*** Block opens ***

==> src/sv/ppsa_pkg.sv <==
// shared constants, types and pixel helpers for the packed pixel store
package ppsa_pkg;

  // store geometry
  localparam int STORE_BYTES = 65536;
  localparam int ADDR_W      = $clog2(STORE_BYTES);
  localparam int MAX_DIM     = 4096;

  // field widths
  localparam int COORD_W = 12;
  localparam int PITCH_W = 15;
  localparam int FMT_W   = 4;
  localparam int DATA_W  = 32;
  localparam int OFF_W   = COORD_W + 2;
  localparam int LIN_W   = COORD_W + PITCH_W + 1;

  // register map
  localparam int PADDR_W = 3;
  localparam logic REG_ROW_PITCH    = 1'b0;
  localparam logic REG_PIXEL_FORMAT = 1'b1;
  localparam logic [PITCH_W-1:0] PITCH_RESET = PITCH_W'(4096);

  // request codes
  localparam logic REQ_READ  = 1'b0;
  localparam logic REQ_WRITE = 1'b1;

  // pixel formats
  localparam logic [FMT_W-1:0] FMT_MONO   = 4'd0;
  localparam logic [FMT_W-1:0] FMT_NIBBLE = 4'd1;
  localparam logic [FMT_W-1:0] FMT_U8     = 4'd2;
  localparam logic [FMT_W-1:0] FMT_S8     = 4'd3;
  localparam logic [FMT_W-1:0] FMT_S16    = 4'd4;
  localparam logic [FMT_W-1:0] FMT_U16    = 4'd5;
  localparam logic [FMT_W-1:0] FMT_RGB24  = 4'd6;
  localparam logic [FMT_W-1:0] FMT_RGBA32 = 4'd7;

  localparam logic [7:0] BIT_ONE  = 8'h01;
  localparam logic [7:0] NIB_HIGH = 8'hF0;
  localparam logic [7:0] NIB_LOW  = 8'h0F;

  // address generator result
  typedef struct packed {
    logic [ADDR_W-1:0] base;
    logic [1:0]        last_idx;
    logic              oor;
    logic              unsup;
  } agen_t;

  // unpack a gathered pixel word into the read value
  function automatic logic [DATA_W-1:0] pixel_decode(
    input logic [FMT_W-1:0]  fmt,
    input logic [2:0]        col_lo,
    input logic [DATA_W-1:0] acc
  );
    logic [DATA_W-1:0] rv;
    rv = '0;
    unique case (fmt)
      FMT_MONO:   rv = {{(DATA_W-1){1'b0}}, acc[~col_lo]};
      FMT_NIBBLE: rv = col_lo[0] ? {{(DATA_W-4){1'b0}}, acc[3:0]}
                                 : {{(DATA_W-4){1'b0}}, acc[7:4]};
      FMT_U8:     rv = {{(DATA_W-8){1'b0}}, acc[7:0]};
      FMT_S8:     rv = {{(DATA_W-8){acc[7]}}, acc[7:0]};
      FMT_S16:    rv = {{(DATA_W-16){acc[15]}}, acc[15:0]};
      FMT_U16:    rv = {{(DATA_W-16){1'b0}}, acc[15:0]};
      FMT_RGB24:  rv = {{(DATA_W-24){1'b0}}, acc[23:0]};
      FMT_RGBA32: rv = acc;
      default:    rv = '0;
    endcase
    return rv;
  endfunction

  // merge a sub-byte pixel into the old byte
  function automatic logic [7:0] pixel_merge(
    input logic [FMT_W-1:0]  fmt,
    input logic [2:0]        col_lo,
    input logic [DATA_W-1:0] wv,
    input logic [7:0]        old
  );
    logic [7:0] mask;
    logic [7:0] b;
    mask = BIT_ONE << (~col_lo);
    b    = old;
    if (fmt == FMT_MONO) begin
      b = (|wv) ? (old | mask) : (old & ~mask);
    end else if (col_lo[0]) begin
      b = (old & NIB_HIGH) | (wv[7:0] & NIB_LOW);
    end else begin
      b = (old & NIB_LOW) | {wv[3:0], 4'h0};
    end
    return b;
  endfunction

endpackage

==> src/sv/ppsa_agen.sv <==
// two-stage byte address generator with range check
module ppsa_agen (
  input  logic                            clk,
  input  logic                            start,
  input  logic [ppsa_pkg::COORD_W-1:0]    column,
  input  logic [ppsa_pkg::COORD_W-1:0]    row,
  input  logic [ppsa_pkg::PITCH_W-1:0]    row_pitch,
  input  logic [ppsa_pkg::FMT_W-1:0]      pixel_format,
  output ppsa_pkg::agen_t                 agen
);
  import ppsa_pkg::*;

  // stage 1
  logic [COORD_W+PITCH_W-1:0] prod;
  logic [OFF_W-1:0]           off;
  logic [1:0]                 last1;
  logic                       coord_oor1;
  logic                       unsup1;
  // stage 2
  logic [LIN_W-1:0]           lin;
  logic [1:0]                 last2;
  logic                       coord_oor2;
  logic                       unsup2;

  logic [OFF_W-1:0]           off_next;
  logic [1:0]                 last_next;
  logic [LIN_W-1:0]           end_addr;

  always_comb begin
    off_next  = '0;
    last_next = 2'd0;
    unique case (pixel_format)
      FMT_MONO:          off_next = OFF_W'(column >> 3);
      FMT_NIBBLE:        off_next = OFF_W'(column >> 1);
      FMT_U8, FMT_S8:    off_next = OFF_W'(column);
      FMT_S16, FMT_U16: begin
        off_next  = OFF_W'({column, 1'b0});
        last_next = 2'd1;
      end
      FMT_RGB24: begin
        off_next  = OFF_W'(column) + OFF_W'({column, 1'b0});
        last_next = 2'd2;
      end
      FMT_RGBA32: begin
        off_next  = OFF_W'({column, 2'b00});
        last_next = 2'd3;
      end
      default:           off_next = '0;
    endcase
  end

  always_ff @(posedge clk) begin
    if (start) begin
      prod       <= row * row_pitch;
      off        <= off_next;
      last1      <= last_next;
      coord_oor1 <= (int'(column) >= MAX_DIM) || (int'(row) >= MAX_DIM);
      unsup1     <= pixel_format > FMT_RGBA32;
    end
    lin        <= LIN_W'(prod) + LIN_W'(off);
    last2      <= last1;
    coord_oor2 <= coord_oor1;
    unsup2     <= unsup1;
  end

  assign end_addr = lin + LIN_W'(last2);

  always_comb begin
    agen.base     = lin[ADDR_W-1:0];
    agen.last_idx = last2;
    agen.unsup    = unsup2;
    agen.oor      = !unsup2 && (coord_oor2 || (end_addr >= LIN_W'(STORE_BYTES)));
  end

endmodule

==> config.mk <==
export PLATFORM = sky130hd
export DESIGN_NAME = ppsa_agen
export DESIGN_NICKNAME = d
export VERILOG_FILES = /design/src/sv/ppsa_pkg.sv /design/src/sv/ppsa_agen.sv
export SDC_FILE = /design/constraint.sdc
export NUM_CORES = 1
export LEC_CHECK = 0
export ABC_AREA = 0
export BUFFER_PORTS_ARGS = -buffer_cell sky130_fd_sc_hd__buf_2
export CAP_MARGIN = 20
export CORE_UTILIZATION = 63
export DETAILED_ROUTE_END_ITERATION = 12
export PLACE_DENSITY = 0.87
export SLEW_MARGIN = 20
export SYNTH_ARGS = -nofsm -noshare
export SYNTH_HDL_FRONTEND = slang
export SYNTH_SLANG_ARGS = --single-unit
==> constraint.sdc <==
create_clock -name clk -period 6.7 [get_ports clk]
set_clock_uncertainty 0.15 [all_clocks]
set_input_delay 0.335 -clock clk [delete_from_list [all_inputs] [get_ports clk]]
set_output_delay 0.335 -clock clk [all_outputs]
set_load 0.02 [all_outputs]
Word level (Yosys, flattened, before mapping)

Cells that the tools add are included.

Register bits: 75
Output and inout port bits: 20
Word-level logic and storage cells: 27

Add/sub/neg operators: 3
Multiply operators: 1
$lt $le $gt $ge: 2
Eq/ne operators: 7
Mux-type cells: 2
Reductions and logical operators: 5

Operators by type and width:

| cell                   | number |
|---|---|
| $pmux W14 S6           | 1 |
| $add A27 B14 Y28       | 1 |
| $add A28 B2 Y28        | 1 |
| $ge A28 B17 Y1 const B | 1 |
| $mul A12 B15 Y27       | 1 |
| $eq A4 B3 Y1 const B   | 4 |
| $add A12 B13 Y14       | 1 |
| $eq A4 B2 Y1 const B   | 2 |
| $pmux W2 S3            | 1 |
| $eq A4 B1 Y1 const B   | 1 |
| $gt A4 B3 Y1 const B   | 1 |
| $logic_not A4 Y1       | 1 |
| $reduce_or A2 Y1       | 2 |
| $logic_and A1 B1 Y1    | 1 |
| $logic_not A1 Y1       | 1 |

Longest topological paths before layout

Depth after elaboration: 3
Mapped depth: 20

Worst setup path before layout

Ideal clock, no wire load.

Path kind: input to register
Start point: in row[11] (netlist name)
End point: reg prod[26] (data pin)
Setup time: 262 ps
Arrival time: 5,012 ps
Data required time: 6,288 ps
Path slack: 1,275 ps
Stages: 18
Cells stage by stage: clkbuf_1 -> nand2_1 -> fa_1 -> fa_1 -> inv_1 -> fa_1 -> fa_1 -> inv_1 -> fa_1 -> inv_1 -> ha_1 -> a211oi_1 -> nor2_1 -> o41ai_1 -> a21boi_2 -> a31oi_4 -> mux2i_1 -> nand3_1

Word-level cells in the longest chain between the ends: 1

Ends and longest elaborated chain:

| what                   | RTL line        | text |
|---|---|---|
| start: declaration     | ppsa_agen.sv:6  | `input logic [ppsa_pkg::COORD_W-1:0] row,` |
| $mul A12 B15 Y27       | ppsa_agen.sv:54 | `prod <= row * row_pitch;` |
| end signal: assignment | ppsa_agen.sv:54 |  |
| end: declaration       | ppsa_agen.sv:14 | `logic [COORD_W+PITCH_W-1:0] prod;` |

No other way between the ends.
A chain may end at the register's enable or synchronous reset.

Final worst setup path

Start point: in row[8] (netlist name)
End point: reg prod[26] (data pin)

Same word-level chain as after synthesis.

==> flow_results.org <==
** Status
- Run status :: finished, final reports clean

** Clocking
- In this run, CTS created clock tree buffers numbering 9.
- No sink is reached through more buffers than the 2 on the longest clock path.
- Clock tree from TritonCTS :: yes
- Clock root buffer :: sky130_fd_sc_hd__clkbuf_16
- Hold buffer count at CTS :: 0
- Number of instances resized during post-cts repair :: 0
- Clock edge transition at the registers on the reported setup and hold paths :: 0.06 ns
- The H-tree generated during clock tree synthesis spans 3 levels.
- In this run the post-CTS setup repair buffer count came out at 0.
- Sinks on Clock Net :: 75
- Clock network latency to the later pin of the worst-skew pair :: 0.34 ns

** Timing
- Min Clock Period, post-route :: 5.46 ns
- The final-report max-slew violation count came to 0.
- For the final routed database, the setup TNS stands at 0 ns.
- The worst pin sits at a relative slew slack of 25.7%.
- Slack of the critical path :: 1.24 ns
- Peak clock frequency supported by timing :: 0.183 GHz
- The final hold violation count was 0.
- Of the available clock period, the critical path in the final layout requires 81.4%.
- Setup repair after global routing left no endpoint under its margin.
- Setup violations remaining at the end of the flow were counted as 0.
- Worst Max-Slew Pin Slew :: 1.11 ns

** Die
- In this run the count of I/O pins placed on the die edge is 65.
- The die is 128 um wide.
- Floorplan die area :: 16500 um^2
- Core area :: 15400 um^2
- Once the floorplan was initialized, standard cells occupied 65.4% of the core.
- Row generation in the floorplan step produced 45 rows.
- Die height :: 128 um

** Drt
- Total wirelength of the detailed-routed design :: 20700 um
- Number of nets still failing antenna checks after routing :: 0
- Across all layers, the routed design uses 7611 vias.
- Detailed-route DRC error count :: 0
- The pre-antenna-repair detailed-routing pass consisted of 6 iterations.
- After detailed routing, the number of vias per cell comes to 5.66.
- In this run, the number of DRC markers left after iteration 0 of detailed routing was 488.
- After detailed routing, the average wire length per cell comes to 15.4 um.

** Finish
- In the final layout, the share of cells above drive strength 1 is 8.38%.
- Leaving out fill and tap cells, the most frequent cell in the layout is sky130_fd_sc_hd__inv_1.
- Relative to the synthesized area, the layout overhead comes to 6.65%.
- At the end of the flow, the number of nets in the layout was 1399.
- The top cell types in the final layout, fill and taps aside, are 182 x sky130_fd_sc_hd__inv_1, 154 x sky130_fd_sc_hd__nand2_1, 133 x sky130_fd_sc_hd__fa_1.
- Multi-input combinational cell area :: 7170 um^2
- The layout has 1141 filler cells.
- FF/Latch Area :: 1940 um^2
- Antenna Cells :: 0

** Power
- Across the VDD grid, the largest voltage drop is 0.311 mV.
- Switching part of the total :: 46.3%
- For this design the static power due to leakage is 5.19 nW.
- In this run the power spent charging and discharging nets is 2.28 mW.
- The share of total power dissipated in combinational logic is 70.7%.
- In this run the power density over the cells is 459 nW/um^2.
- Per report_power, the clock group accounts for 10.6% of the total.
- Cell internal power was estimated by the tool at 2.64 mW.
- Registers are responsible for 18.7% of the overall power.

** Setup path
- Along the worst path, the maximum fanout reaches 15.
- In this run the worst setup path begins at row[8].
- Critical Path Source Type :: input pin
- The worst register-to-register path begins at prod[0].
- Crit Path Class :: in -> reg
- Data arrival, critical path :: 5.39 ns
- Category of the worst setup path capture point :: flip-flop
- Crit path required time :: 6.63 ns

** Synth
- The synthesized netlist contains 62 unique library cells.
- Net count after synthesis :: 1376
- In this run, synthesis produced a sequential element count of 75.
- The most used flip-flop cell after synthesis is sky130_fd_sc_hd__edfxtp_1.
- Yosys warnings :: 0
- Asr flop ratio synth :: 0%
- After synthesis, flip-flops and latches occupy 19.3% of the total area.
- Yosys mapped a number of flops with a built-in enable equal to 44.
- Per-instance average area after synthesis :: 9.10 um^2
- Area of the mapped netlist :: 10100 um^2
- Synthesis produced 1105 cells.

** Run
- Across the run, the number of max-cap violations was 0.

** GRT
- Wire length of the first global-routing pass :: 35100 um
- Entering global routing, the biggest net connects 45 pins.
- The initial antenna violation count was 0.
- Total GRT Usage :: 27.0%
- Via count of the first global-routing pass :: 7625
- Summed over all layers, the global routing overflow is 0.

** Placed design
- In this run the tool buffered the top-level ports with 64 buffer cells.
- Sum of net half-perimeters after detailed placement :: 16900 um
- Placer Congestion :: 0.910
- Timing analysis after detailed placement gives a worst setup slack of 0.883 ns.

** Worst hold path
- Hold_sp :: pixel_format[3]
- The tightest min-delay check is of the in -> reg type.
[cell families after synthesis]
group,synth area share (%)
and+or+nand+nor,17.1
AOI/OAI and AO/OA,11.3
xor gates and xnor gates,4.01
muxes,0.797
DFF,19.3
adders and majority gates,38.1
buffers and inverters,9.42
[worst max-delay path, stage by stage]
cell and delay, ns:
sky130_fd_sc_hd__buf_2 0.19, sky130_fd_sc_hd__and2_1 0.19, sky130_fd_sc_hd__fa_1 0.53, sky130_fd_sc_hd__inv_1 0.05, sky130_fd_sc_hd__fa_1 0.47, sky130_fd_sc_hd__inv_1 0.05
sky130_fd_sc_hd__fa_1 0.51, sky130_fd_sc_hd__fa_1 0.55, sky130_fd_sc_hd__inv_1 0.06, sky130_fd_sc_hd__fa_1 0.53, sky130_fd_sc_hd__inv_1 0.04, sky130_fd_sc_hd__ha_1 0.36
sky130_fd_sc_hd__a211oi_1 0.23, sky130_fd_sc_hd__nor2_1 0.08, sky130_fd_sc_hd__o41ai_1 0.45, sky130_fd_sc_hd__a21boi_2 0.16, sky130_fd_sc_hd__a31oi_4 0.28, sky130_fd_sc_hd__mux2i_1 0.23
sky130_fd_sc_hd__nand3_1 0.09
[through the flow]
step / instance area, um^2 / std cells / hold slack [ns] / util, % / power [mW]
global placement: 10400 / 1328 / 0.178 / 67.5 / 4.24
detailed placement: 10400 / 1328 / 0.203 / 67.6 / 4.39
finish: 10700 / 1344 / 0.114 / 69.7 / 4.92
floorplan: 10100 / 1105 / 0.173 / - / 3.73
CTS: 10700 / 1344 / 0.107 / 69.7 / 4.92
global route: 10700 / 1344 / 0.109 / 69.7 / 5.43
[Yosys cell counts, types with 13 or more instances]
cell type	count	share of area (%)
sky130_fd_sc_hd__inv_1	182	6.8
sky130_fd_sc_hd__nand2_1	154	5.8
sky130_fd_sc_hd__fa_1	133	26
sky130_fd_sc_hd__ha_1	93	12
sky130_fd_sc_hd__and2_1	67	4.2
sky130_fd_sc_hd__edfxtp_1	44	13
sky130_fd_sc_hd__a21oi_1	43	2.1
sky130_fd_sc_hd__nor2_1	37	1.4
sky130_fd_sc_hd__clkbuf_1	35	1.3
sky130_fd_sc_hd__xnor2_1	34	3.0
sky130_fd_sc_hd__dfxtp_1	31	6.2
sky130_fd_sc_hd__nand3_1	27	1.3
sky130_fd_sc_hd__o21ai_0	20	1.0
sky130_fd_sc_hd__buf_4	17	1.3
sky130_fd_sc_hd__nor3_1	16	0.80
sky130_fd_sc_hd__a21o_1	13	0.97
sky130_fd_sc_hd__o21a_1	13	0.97
[power by group through the flow]
stage	Combinational, mW	Sequential (mW)	Clock (mW)
6_report	3.48	0.921	0.519
5_1_grt	3.94	0.941	0.549
4_1_cts	3.47	0.920	0.523
3_5_place_dp	3.46	0.927	0
3_3_place_gp	3.32	0.919	0
2_1_floorplan	2.84	0.891	0
[registers in the layout (all words and copies together) (netlist names)]
register	flops
last1	2
last2	2
lin	28
off	14
prod	27
unsup1	1
unsup2	1
[final cells by class]
type	instances	share of cell area, %
sequential	75	18.1
multi-input combinational	795	66.9
inverter	182	6.37
timing repair buffer	65	3.06
clock inverter	3	0.374
clock buffer	13	2.74
tap	211	2.46
[path summary, 6_finish.rpt]
kind	slack, ns	cells after the start	to
setup / recovery	1.24	19	prod[26]
hold / removal	0.11	1	unsup1
setup reg to reg	3.93	10	lin[24]
hold reg to reg	0.21	0	last2[0]
[metal layers]
layer	vias up	global-route usage, %	routed length [um]
met2	283	45.4	9870
met3	38	5.26	1380
met5	-	0	0
li1	3640	-	-
met4	0	6.71	324
met1	3650	36.1	9100
Power figures use the tool's default switching activity.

*** Block closes ***

Only lines containing the word "gates" should be copied from the material above.

xor gates and xnor gates,4.01
adders and majority gates,38.1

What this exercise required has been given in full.